Exercise details:
Beginning with the first line, please return the entries exactly through the line that contains "min in group", and leave out all later lines.

Data extracts:
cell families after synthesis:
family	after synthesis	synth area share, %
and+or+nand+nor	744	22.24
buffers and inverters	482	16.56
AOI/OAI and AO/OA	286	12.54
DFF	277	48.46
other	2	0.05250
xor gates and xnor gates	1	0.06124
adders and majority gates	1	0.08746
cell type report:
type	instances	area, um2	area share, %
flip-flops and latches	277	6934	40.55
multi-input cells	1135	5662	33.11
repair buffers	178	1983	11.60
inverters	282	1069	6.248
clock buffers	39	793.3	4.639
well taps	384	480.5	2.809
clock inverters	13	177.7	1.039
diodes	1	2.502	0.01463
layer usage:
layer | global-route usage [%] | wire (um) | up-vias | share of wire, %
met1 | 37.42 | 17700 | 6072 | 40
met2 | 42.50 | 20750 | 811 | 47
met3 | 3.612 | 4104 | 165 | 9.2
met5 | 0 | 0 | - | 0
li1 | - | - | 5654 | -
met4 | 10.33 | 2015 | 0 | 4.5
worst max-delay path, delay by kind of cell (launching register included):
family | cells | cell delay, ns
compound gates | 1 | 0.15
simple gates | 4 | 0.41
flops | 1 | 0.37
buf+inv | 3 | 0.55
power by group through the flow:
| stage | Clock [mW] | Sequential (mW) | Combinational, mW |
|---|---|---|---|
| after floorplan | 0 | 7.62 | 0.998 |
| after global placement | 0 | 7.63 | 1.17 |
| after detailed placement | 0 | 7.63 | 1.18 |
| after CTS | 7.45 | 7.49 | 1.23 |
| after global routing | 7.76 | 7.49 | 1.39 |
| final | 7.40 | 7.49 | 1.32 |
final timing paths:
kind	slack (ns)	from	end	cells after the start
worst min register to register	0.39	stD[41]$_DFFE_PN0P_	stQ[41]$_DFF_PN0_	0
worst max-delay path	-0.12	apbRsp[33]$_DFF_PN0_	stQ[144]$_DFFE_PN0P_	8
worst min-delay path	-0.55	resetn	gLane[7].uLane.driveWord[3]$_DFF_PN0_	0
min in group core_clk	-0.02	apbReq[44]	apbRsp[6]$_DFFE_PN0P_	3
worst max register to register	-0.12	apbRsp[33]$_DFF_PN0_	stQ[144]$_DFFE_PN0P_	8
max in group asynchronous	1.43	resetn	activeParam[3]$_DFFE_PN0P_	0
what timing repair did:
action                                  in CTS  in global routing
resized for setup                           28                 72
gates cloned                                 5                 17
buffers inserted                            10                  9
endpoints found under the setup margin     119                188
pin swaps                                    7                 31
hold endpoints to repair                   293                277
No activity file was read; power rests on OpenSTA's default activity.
File: src/hw/inband_flow_pkg.sv
// Constants shared by the in-band flow control block and its receive matcher.
package inband_flow_pkg;
  // Register word addresses on the plain register port.
  localparam logic [2:0] ADDR_RESUME_A = 3'h0;
  localparam logic [2:0] ADDR_RESUME_B = 3'h1;
  localparam logic [2:0] ADDR_PAUSE_A = 3'h2;
  localparam logic [2:0] ADDR_PAUSE_B = 3'h3;
  localparam logic [2:0] ADDR_FLOW_MODE = 3'h4;
  localparam logic [2:0] ADDR_FIFO_SETUP = 3'h5;
  localparam logic [2:0] ADDR_THRESHOLD = 3'h6;
  localparam logic [2:0] ADDR_STATUS = 3'h7;

  // Flow mode register fields.
  localparam int MODE_RX_LSB = 0;
  localparam int MODE_TX_LSB = 2;
  localparam int MODE_SRC_LSB = 4;
  localparam int MODE_FIFO_EN_BIT = 6;

  // Threshold register fields, each in steps of four entries.
  localparam int THR_HALT_LSB = 0;
  localparam int THR_RESUME_LSB = 4;
  localparam int THR_STEP_SHIFT = 2;

  // Status register bits.
  localparam int STAT_HALTED_BIT = 0;
  localparam int STAT_PAUSE_SENT_BIT = 1;
  localparam int STAT_CFG_ERR_BIT = 2;
  localparam int STAT_SEQ_WAIT_BIT = 3;
  localparam int STAT_SPEC_BUSY_BIT = 4;

  // Reset values.
  localparam logic [7:0] RST_CHAR = 8'h00;
  localparam logic [7:0] RST_FLOW_MODE = 8'h00;
  localparam logic [7:0] RST_FIFO_SETUP = 8'h00;
  localparam logic [7:0] RST_THRESHOLD = 8'h00;

  // Two-bit pairing field codes.
  localparam logic [1:0] PAIR_NONE = 2'h0;
  localparam logic [1:0] PAIR_B = 2'h1;
  localparam logic [1:0] PAIR_A = 2'h2;
  localparam logic [1:0] PAIR_BOTH = 2'h3;

  // Threshold source codes.
  localparam logic [1:0] SRC_NONE = 2'h0;
  localparam logic [1:0] SRC_SEPARATE = 2'h1;
  localparam logic [1:0] SRC_PRESET = 2'h2;

  // Preset halt levels and the next lower level used for resume.
  localparam logic [6:0] PRESET_HALT_0 = 7'h08;
  localparam logic [6:0] PRESET_HALT_1 = 7'h10;
  localparam logic [6:0] PRESET_HALT_2 = 7'h20;
  localparam logic [6:0] PRESET_HALT_3 = 7'h38;
  localparam logic [6:0] PRESET_RESUME_0 = 7'h00;

  typedef enum logic [1:0] {
    SEQ_IDLE = 2'b00,
    SEQ_GOT_PAUSE_A = 2'b01,
    SEQ_GOT_RESUME_A = 2'b10
  } seq_state_t;
endpackage
==> config.mk <==
export PLATFORM = sky130hd
export DESIGN_NAME = mbs_motor_brake_sequencer
export DESIGN_NICKNAME = d
export VERILOG_FILES = /design/src/mbs_pkg.sv /design/src/mbs_wait_timer.sv /design/src/mbs_motor_brake_sequencer.sv
export SDC_FILE = /design/constraint.sdc
export NUM_CORES = 1
export LEC_CHECK = 0
export BUFFER_PORTS_ARGS = -buffer_cell sky130_fd_sc_hd__buf_2
export CORE_MARGIN = 4
export CORE_UTILIZATION = 40
export CTS_CLUSTER_DIAMETER = 120
export CTS_CLUSTER_SIZE = 12
export DETAILED_ROUTE_END_ITERATION = 7
export PLACE_DENSITY = 0.64
export SLEW_MARGIN = 15
export SYNTH_ARGS = -nofsm -noshare
export SYNTH_HDL_FRONTEND = slang
export SYNTH_SLANG_ARGS = --single-unit
==> constraint.sdc <==
create_clock -name clk -period 9.6 [get_ports clk]
set_clock_uncertainty 0.05 [all_clocks]
set_input_delay 1.92 -clock clk [delete_from_list [all_inputs] [get_ports clk]]
set_output_delay 1.92 -clock clk [all_outputs]
set_load 0.1 [all_outputs]
==> src/mbs_pkg.sv <==
// package: constants for the motor brake sequencer
`default_nettype none
package mbs_pkg;
	// brake enable codes
	localparam logic [1:0] ENABLE_OFF = 2'h0;
	localparam logic [1:0] ENABLE_ON  = 2'h1;
	// terminal function codes
	localparam logic [7:0] IN_FUNC_CONFIRM  = 8'h2C; // 44 decimal
	localparam logic [7:0] OUT_FUNC_RELEASE = 8'h13; // 19 decimal
	localparam logic [7:0] OUT_FUNC_ERROR   = 8'h14; // 20 decimal
	localparam int         NUM_IN_TERM      = 8;
	localparam int         NUM_OUT_TERM     = 5;
	// wait times in units of 10 ms, 0.00 .. 5.00 s
	localparam logic [8:0] WAIT_MAX     = 9'h1F4;
	localparam int         TICK_MS      = 10;
	localparam int         CLK_HZ       = 40_000_000;
	localparam int         TICK_CYCLES  = (CLK_HZ / 1000) * TICK_MS;
	// current threshold in percent of rated, up to 150
	localparam logic [7:0] CURRENT_MAX  = 8'h96;
	// frequency in 0.01 Hz units, up to 400.00 Hz
	localparam logic [15:0] FREQ_MAX    = 16'h9C40;
	// register map of the plain port
	localparam logic [3:0] REG_CTRL     = 4'h0;
	localparam logic [3:0] REG_REL_WAIT = 4'h1;
	localparam logic [3:0] REG_ACC_WAIT = 4'h2;
	localparam logic [3:0] REG_STP_WAIT = 4'h3;
	localparam logic [3:0] REG_CNF_WAIT = 4'h4;
	localparam logic [3:0] REG_REL_FREQ = 4'h5;
	localparam logic [3:0] REG_REL_CUR  = 4'h6;
	localparam logic [3:0] REG_APP_FREQ = 4'h7;
	localparam logic [3:0] REG_IN_FUNC  = 4'h8;
	localparam logic [3:0] REG_OUT_FUNC = 4'h9;
	localparam logic [3:0] REG_STATUS   = 4'hA;
	localparam logic [3:0] REG_IRQ_STAT = 4'hB;
	localparam logic [3:0] REG_IRQ_MASK = 4'hC;
	// interrupt status bits
	localparam int IRQ_RELEASE = 0;
	localparam int IRQ_APPLY   = 1;
	localparam int IRQ_TRIP    = 2;
	localparam int IRQ_DONE    = 3;
	localparam int IRQ_W       = 4;
	// trip causes
	localparam logic [1:0] CAUSE_NONE    = 2'h0;
	localparam logic [1:0] CAUSE_CURRENT = 2'h1;
	localparam logic [1:0] CAUSE_CONFIRM = 2'h2;
	localparam logic [1:0] CAUSE_DROP    = 2'h3;
	typedef enum logic [8:0] {
		ST_IDLE    = 9'h001,
		ST_RAMP_UP = 9'h002,
		ST_REL_WT  = 9'h004,
		ST_CNF_ON  = 9'h008,
		ST_ACC_WT  = 9'h010,
		ST_RUN     = 9'h020,
		ST_RAMP_DN = 9'h040,
		ST_CNF_OFF = 9'h080,
		ST_STP_WT  = 9'h100
	} mbs_state_type;
endpackage
`default_nettype wire

==> src/mbs_wait_timer.sv <==
// wait timer: counts 10 ms ticks up to a loaded limit
`timescale 1ns/1ps
`default_nettype none
module mbs_wait_timer #(
	parameter int TICK_CYCLES = mbs_pkg::TICK_CYCLES
) (
	input  wire logic       clk,
	input  wire logic       rst,
	input  wire logic       start,
	input  wire logic [8:0] limit,
	output logic            done
);
	localparam int CW = $clog2(TICK_CYCLES + 1);
	logic [CW-1:0] pre_q;
	logic [8:0]    cnt_q;
	logic          run_q;
	logic          tick;

	assign tick = (pre_q == CW'(TICK_CYCLES - 1));
	// done is a level while the count has reached the limit
	assign done = run_q && (cnt_q >= limit);

	always_ff @(posedge clk or posedge rst) begin
		if (rst) begin
			pre_q <= '0;
		end else if (start || tick) begin
			pre_q <= '0;
		end else begin
			pre_q <= pre_q + CW'(1);
		end
	end

	always_ff @(posedge clk or posedge rst) begin
		if (rst) begin
			cnt_q <= '0;
			run_q <= 1'b0;
		end else if (start) begin
			cnt_q <= '0;
			run_q <= 1'b1;
		end else if (tick && run_q && (cnt_q < limit)) begin
			cnt_q <= cnt_q + 9'h001;
		end
	end
endmodule
`default_nettype wire

==> src/mbs_motor_brake_sequencer.sv <==
// motor brake sequencer: state machine, register port, terminal mapping
`timescale 1ns/1ps
`default_nettype none
// Functional notes
// - sequence runs only when enable setting is 01; 00 disables it
// - run command ramps up to release frequency, then holds
// - at release frequency wait release time, then assert release output
// - current below threshold after release wait: no release, trip, error
// - confirm input assigned (44): hold, trip if confirm late
// - no confirm input assigned: skip confirm wait entirely
// - after confirm or release, wait accel time then ramp to command
// - run removed: decelerate to braking frequency, then drop release
// - confirm assigned: hold until confirm off, trip if it stays on
// - after confirm clears or release drops, wait stop time, go to zero
// - confirm dropping while release asserted trips with brake error
// - release output is function 19, error output function 20
// - four wait times configurable 0.00 to 5.00 seconds
// - release current threshold 0 to 1.50 times rated gates release
module mbs_motor_brake_sequencer #(
	parameter int TICK_CYCLES = mbs_pkg::TICK_CYCLES,
	parameter int NUM_IN      = mbs_pkg::NUM_IN_TERM,
	parameter int NUM_OUT     = mbs_pkg::NUM_OUT_TERM
) (
	input  wire logic               clk,
	input  wire logic               rst,
	input  wire logic [3:0]         reg_addr,
	input  wire logic [31:0]        reg_wdata,
	input  wire logic               reg_write,
	input  wire logic               reg_read,
	output logic [31:0]             reg_rdata,
	input  wire logic               run_cmd,
	input  wire logic [15:0]        command_frequency,
	input  wire logic [15:0]        output_frequency,
	input  wire logic [7:0]         output_current,
	input  wire logic [NUM_IN-1:0]  input_terminals,
	output logic [15:0]             target_frequency,
	output logic                    output_enable,
	output logic                    brake_release_out,
	output logic                    brake_error_out,
	output logic                    brake_fault_trip,
	output logic [NUM_OUT-1:0]      output_terminals,
	output logic                    irq
);
	// ****************************************
	// configuration registers
	// ****************************************
	logic [1:0]  brake_seq_enable_q;
	logic [8:0]  release_wait_time_q;
	logic [8:0]  accel_wait_time_q;
	logic [8:0]  stop_wait_time_q;
	logic [8:0]  confirm_wait_time_q;
	logic [15:0] release_frequency_q;
	logic [7:0]  release_current_q;
	logic [15:0] apply_frequency_q;
	logic [7:0]  in_func_q [NUM_IN];
	logic [7:0]  out_func_q [NUM_OUT];
	logic [mbs_pkg::IRQ_W-1:0] irq_stat_q;
	logic [mbs_pkg::IRQ_W-1:0] irq_mask_q;
	logic [mbs_pkg::IRQ_W-1:0] irq_event;
	logic [1:0]  trip_cause_q;
	logic [1:0]  trip_cause_d;
	mbs_pkg::mbs_state_type state_q;
	mbs_pkg::mbs_state_type state_d;

	function automatic logic [8:0] clamp_wait(input logic [31:0] v);
		clamp_wait = (v[15:0] > 16'(mbs_pkg::WAIT_MAX)) ? mbs_pkg::WAIT_MAX : v[8:0];
	endfunction

	always_ff @(posedge clk or posedge rst) begin
		if (rst) begin
			brake_seq_enable_q  <= mbs_pkg::ENABLE_OFF;
			release_wait_time_q <= '0;
			accel_wait_time_q   <= '0;
			stop_wait_time_q    <= '0;
			confirm_wait_time_q <= '0;
			release_frequency_q <= '0;
			release_current_q   <= '0;
			apply_frequency_q   <= '0;
			irq_mask_q          <= '0;
		end else if (reg_write) begin
			unique case (reg_addr)
				mbs_pkg::REG_CTRL:     brake_seq_enable_q  <= reg_wdata[1:0];
				mbs_pkg::REG_REL_WAIT: release_wait_time_q <= clamp_wait(reg_wdata);
				mbs_pkg::REG_ACC_WAIT: accel_wait_time_q   <= clamp_wait(reg_wdata);
				mbs_pkg::REG_STP_WAIT: stop_wait_time_q    <= clamp_wait(reg_wdata);
				mbs_pkg::REG_CNF_WAIT: confirm_wait_time_q <= clamp_wait(reg_wdata);
				mbs_pkg::REG_REL_FREQ: release_frequency_q <= (reg_wdata[15:0] > mbs_pkg::FREQ_MAX)
					? mbs_pkg::FREQ_MAX : reg_wdata[15:0];
				mbs_pkg::REG_REL_CUR:  release_current_q   <= (reg_wdata[7:0] > mbs_pkg::CURRENT_MAX)
					? mbs_pkg::CURRENT_MAX : reg_wdata[7:0];
				mbs_pkg::REG_APP_FREQ: apply_frequency_q   <= (reg_wdata[15:0] > mbs_pkg::FREQ_MAX)
					? mbs_pkg::FREQ_MAX : reg_wdata[15:0];
				mbs_pkg::REG_IRQ_MASK: irq_mask_q          <= reg_wdata[mbs_pkg::IRQ_W-1:0];
				default: ;
			endcase
		end
	end

	// terminal function tables: one byte per terminal, one word of four bytes, terminal n takes byte n mod 4
	genvar gi;
	generate
		for (gi = 0; gi < NUM_IN; gi++) begin : g_in
			always_ff @(posedge clk or posedge rst) begin
				if (rst) begin
					in_func_q[gi] <= '0;
				end else if (reg_write && reg_addr == mbs_pkg::REG_IN_FUNC) begin
					in_func_q[gi] <= reg_wdata[(gi%4)*8 +: 8];
				end
			end
		end
		for (gi = 0; gi < NUM_OUT; gi++) begin : g_out
			always_ff @(posedge clk or posedge rst) begin
				if (rst) begin
					out_func_q[gi] <= '0;
				end else if (reg_write && reg_addr == mbs_pkg::REG_OUT_FUNC) begin
					out_func_q[gi] <= reg_wdata[(gi%4)*8 +: 8];
				end
			end
			always_comb begin
				unique case (out_func_q[gi])
					mbs_pkg::OUT_FUNC_RELEASE: output_terminals[gi] = brake_release_out;
					mbs_pkg::OUT_FUNC_ERROR:   output_terminals[gi] = brake_error_out;
					default:                   output_terminals[gi] = 1'b0;
				endcase
			end
		end
	endgenerate

	// ****************************************
	// confirm input selection
	// ****************************************
	logic confirm_assigned;
	logic confirm_in;
	always_comb begin
		confirm_assigned = 1'b0;
		confirm_in       = 1'b0;
		for (int i = 0; i < NUM_IN; i++) begin
			if (in_func_q[i] == mbs_pkg::IN_FUNC_CONFIRM) begin
				confirm_assigned = 1'b1;
				confirm_in       = confirm_in | input_terminals[i];
			end
		end
	end
	logic brake_confirm_in;
	assign brake_confirm_in = confirm_in;

	// ****************************************
	// sequencer
	// ****************************************
	logic       enabled;
	logic       tmr_start;
	logic [8:0] tmr_limit;
	logic       tmr_done;
	logic       trip_d;
	assign enabled = (brake_seq_enable_q == mbs_pkg::ENABLE_ON);

	mbs_wait_timer #(.TICK_CYCLES(TICK_CYCLES)) u_timer (
		.clk   (clk),
		.rst   (rst),
		.start (tmr_start),
		.limit (tmr_limit),
		.done  (tmr_done)
	);

	always_comb begin
		state_d      = state_q;
		tmr_start    = 1'b0;
		tmr_limit    = release_wait_time_q;
		trip_d       = 1'b0;
		trip_cause_d = mbs_pkg::CAUSE_NONE;
		unique case (state_q)
			mbs_pkg::ST_IDLE: begin
				if (run_cmd && enabled && !brake_fault_trip) begin
					state_d = mbs_pkg::ST_RAMP_UP;
				end
			end
			mbs_pkg::ST_RAMP_UP: begin
				if (output_frequency >= release_frequency_q) begin
					state_d   = mbs_pkg::ST_REL_WT;
					tmr_start = 1'b1;
				end
			end
			mbs_pkg::ST_REL_WT: begin
				tmr_limit = release_wait_time_q;
				if (tmr_done) begin
					if (output_current < release_current_q) begin
						trip_d       = 1'b1;
						trip_cause_d = mbs_pkg::CAUSE_CURRENT;
						state_d      = mbs_pkg::ST_IDLE;
					end else begin
						tmr_start = 1'b1;
						state_d   = confirm_assigned ? mbs_pkg::ST_CNF_ON
							: mbs_pkg::ST_ACC_WT;
					end
				end
			end
			mbs_pkg::ST_CNF_ON: begin
				tmr_limit = confirm_wait_time_q;
				if (brake_confirm_in) begin
					tmr_start = 1'b1;
					state_d   = mbs_pkg::ST_ACC_WT;
				end else if (tmr_done) begin
					trip_d       = 1'b1;
					trip_cause_d = mbs_pkg::CAUSE_CONFIRM;
					state_d      = mbs_pkg::ST_IDLE;
				end
			end
			mbs_pkg::ST_ACC_WT: begin
				tmr_limit = accel_wait_time_q;
				if (tmr_done) begin
					state_d = mbs_pkg::ST_RUN;
				end
			end
			mbs_pkg::ST_RUN: begin
				if (!run_cmd) begin
					state_d = mbs_pkg::ST_RAMP_DN;
				end
			end
			mbs_pkg::ST_RAMP_DN: begin
				if (output_frequency <= apply_frequency_q) begin
					tmr_start = 1'b1;
					state_d   = confirm_assigned ? mbs_pkg::ST_CNF_OFF
						: mbs_pkg::ST_STP_WT;
				end
			end
			mbs_pkg::ST_CNF_OFF: begin
				tmr_limit = confirm_wait_time_q;
				if (!brake_confirm_in) begin
					tmr_start = 1'b1;
					state_d   = mbs_pkg::ST_STP_WT;
				end else if (tmr_done) begin
					trip_d       = 1'b1;
					trip_cause_d = mbs_pkg::CAUSE_CONFIRM;
					state_d      = mbs_pkg::ST_IDLE;
				end
			end
			mbs_pkg::ST_STP_WT: begin
				tmr_limit = stop_wait_time_q;
				if (tmr_done) begin
					state_d = mbs_pkg::ST_IDLE;
				end
			end
			default: state_d = mbs_pkg::ST_IDLE;
		endcase
		// release held with confirm assigned: losing confirm is a fault
		if (brake_release_out && confirm_assigned && !brake_confirm_in
			&& state_q != mbs_pkg::ST_CNF_ON) begin
			trip_d       = 1'b1;
			trip_cause_d = mbs_pkg::CAUSE_DROP;
			state_d      = mbs_pkg::ST_IDLE;
		end
		// disabling mid-sequence drops back to idle
		if (!enabled) begin
			state_d = mbs_pkg::ST_IDLE;
		end
	end

	always_ff @(posedge clk or posedge rst) begin
		if (rst) begin
			state_q <= mbs_pkg::ST_IDLE;
		end else begin
			state_q <= state_d;
		end
	end

	// trip stays latched; only reset clears it
	always_ff @(posedge clk or posedge rst) begin
		if (rst) begin
			brake_fault_trip <= 1'b0;
			trip_cause_q     <= mbs_pkg::CAUSE_NONE;
		end else if (trip_d && !brake_fault_trip) begin
			brake_fault_trip <= 1'b1;
			trip_cause_q     <= trip_cause_d;
		end
	end
	assign brake_error_out = brake_fault_trip;

	// release is a flop so it never glitches on the terminal
	always_ff @(posedge clk or posedge rst) begin
		if (rst) begin
			brake_release_out <= 1'b0;
		end else begin
			brake_release_out <= !trip_d && (state_d == mbs_pkg::ST_CNF_ON
				|| state_d == mbs_pkg::ST_ACC_WT || state_d == mbs_pkg::ST_RUN
				|| state_d == mbs_pkg::ST_RAMP_DN);
		end
	end

	always_ff @(posedge clk or posedge rst) begin
		if (rst) begin
			target_frequency <= '0;
			output_enable    <= 1'b0;
		end else begin
			output_enable <= (state_d != mbs_pkg::ST_IDLE) && !trip_d;
			unique case (state_d)
				mbs_pkg::ST_RUN:     target_frequency <= command_frequency;
				mbs_pkg::ST_RAMP_DN: target_frequency <= apply_frequency_q;
				mbs_pkg::ST_CNF_OFF: target_frequency <= apply_frequency_q;
				mbs_pkg::ST_STP_WT:  target_frequency <= apply_frequency_q;
				mbs_pkg::ST_IDLE:    target_frequency <= '0;
				default:             target_frequency <= release_frequency_q;
			endcase
		end
	end

	// ****************************************
	// interrupts and read port
	// ****************************************
	assign irq_event[mbs_pkg::IRQ_RELEASE] = brake_release_out == 1'b0 && state_d == mbs_pkg::ST_CNF_ON
		|| (!brake_release_out && state_d == mbs_pkg::ST_ACC_WT && state_q == mbs_pkg::ST_REL_WT);
	assign irq_event[mbs_pkg::IRQ_APPLY]   = brake_release_out && state_q == mbs_pkg::ST_RAMP_DN
		&& state_d != mbs_pkg::ST_RAMP_DN;
	assign irq_event[mbs_pkg::IRQ_TRIP]    = trip_d && !brake_fault_trip;
	assign irq_event[mbs_pkg::IRQ_DONE]    = state_q == mbs_pkg::ST_STP_WT && state_d == mbs_pkg::ST_IDLE;

	// set wins over a write-one clear in the same cycle
	always_ff @(posedge clk or posedge rst) begin
		if (rst) begin
			irq_stat_q <= '0;
		end else begin
			irq_stat_q <= (irq_stat_q & ~((reg_write && reg_addr == mbs_pkg::REG_IRQ_STAT)
				? reg_wdata[mbs_pkg::IRQ_W-1:0] : '0)) | irq_event;
		end
	end
	assign irq = |(irq_stat_q & irq_mask_q);

	always_ff @(posedge clk or posedge rst) begin
		if (rst) begin
			reg_rdata <= '0;
		end else if (reg_read) begin
			unique case (reg_addr)
				mbs_pkg::REG_CTRL:     reg_rdata <= {30'h0, brake_seq_enable_q};
				mbs_pkg::REG_REL_WAIT: reg_rdata <= {23'h0, release_wait_time_q};
				mbs_pkg::REG_ACC_WAIT: reg_rdata <= {23'h0, accel_wait_time_q};
				mbs_pkg::REG_STP_WAIT: reg_rdata <= {23'h0, stop_wait_time_q};
				mbs_pkg::REG_CNF_WAIT: reg_rdata <= {23'h0, confirm_wait_time_q};
				mbs_pkg::REG_REL_FREQ: reg_rdata <= {16'h0, release_frequency_q};
				mbs_pkg::REG_REL_CUR:  reg_rdata <= {24'h0, release_current_q};
				mbs_pkg::REG_APP_FREQ: reg_rdata <= {16'h0, apply_frequency_q};
				mbs_pkg::REG_IN_FUNC:  reg_rdata <= {in_func_q[3], in_func_q[2], in_func_q[1], in_func_q[0]};
				mbs_pkg::REG_OUT_FUNC: reg_rdata <= {out_func_q[3], out_func_q[2], out_func_q[1], out_func_q[0]};
				mbs_pkg::REG_STATUS:   reg_rdata <= {17'h0, trip_cause_q, brake_fault_trip,
					brake_release_out, brake_confirm_in, confirm_assigned, state_q};
				mbs_pkg::REG_IRQ_STAT: reg_rdata <= {28'h0, irq_stat_q};
				mbs_pkg::REG_IRQ_MASK: reg_rdata <= {28'h0, irq_mask_q};
				default:               reg_rdata <= '0;
			endcase
		end else begin
			reg_rdata <= '0;
		end
	end
endmodule
`default_nettype wire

Expected answer:
cell families after synthesis:
family	after synthesis	synth area share, %
and+or+nand+nor	744	22.24
buffers and inverters	482	16.56
AOI/OAI and AO/OA	286	12.54
DFF	277	48.46
other	2	0.05250
xor gates and xnor gates	1	0.06124
adders and majority gates	1	0.08746
cell type report:
type	instances	area, um2	area share, %
flip-flops and latches	277	6934	40.55
multi-input cells	1135	5662	33.11
repair buffers	178	1983	11.60
inverters	282	1069	6.248
clock buffers	39	793.3	4.639
well taps	384	480.5	2.809
clock inverters	13	177.7	1.039
diodes	1	2.502	0.01463
layer usage:
layer | global-route usage [%] | wire (um) | up-vias | share of wire, %
met1 | 37.42 | 17700 | 6072 | 40
met2 | 42.50 | 20750 | 811 | 47
met3 | 3.612 | 4104 | 165 | 9.2
met5 | 0 | 0 | - | 0
li1 | - | - | 5654 | -
met4 | 10.33 | 2015 | 0 | 4.5
worst max-delay path, delay by kind of cell (launching register included):
family | cells | cell delay, ns
compound gates | 1 | 0.15
simple gates | 4 | 0.41
flops | 1 | 0.37
buf+inv | 3 | 0.55
power by group through the flow:
| stage | Clock [mW] | Sequential (mW) | Combinational, mW |
|---|---|---|---|
| after floorplan | 0 | 7.62 | 0.998 |
| after global placement | 0 | 7.63 | 1.17 |
| after detailed placement | 0 | 7.63 | 1.18 |
| after CTS | 7.45 | 7.49 | 1.23 |
| after global routing | 7.76 | 7.49 | 1.39 |
| final | 7.40 | 7.49 | 1.32 |
final timing paths:
kind	slack (ns)	from	end	cells after the start
worst min register to register	0.39	stD[41]$_DFFE_PN0P_	stQ[41]$_DFF_PN0_	0
worst max-delay path	-0.12	apbRsp[33]$_DFF_PN0_	stQ[144]$_DFFE_PN0P_	8
worst min-delay path	-0.55	resetn	gLane[7].uLane.driveWord[3]$_DFF_PN0_	0
min in group core_clk	-0.02	apbReq[44]	apbRsp[6]$_DFFE_PN0P_	3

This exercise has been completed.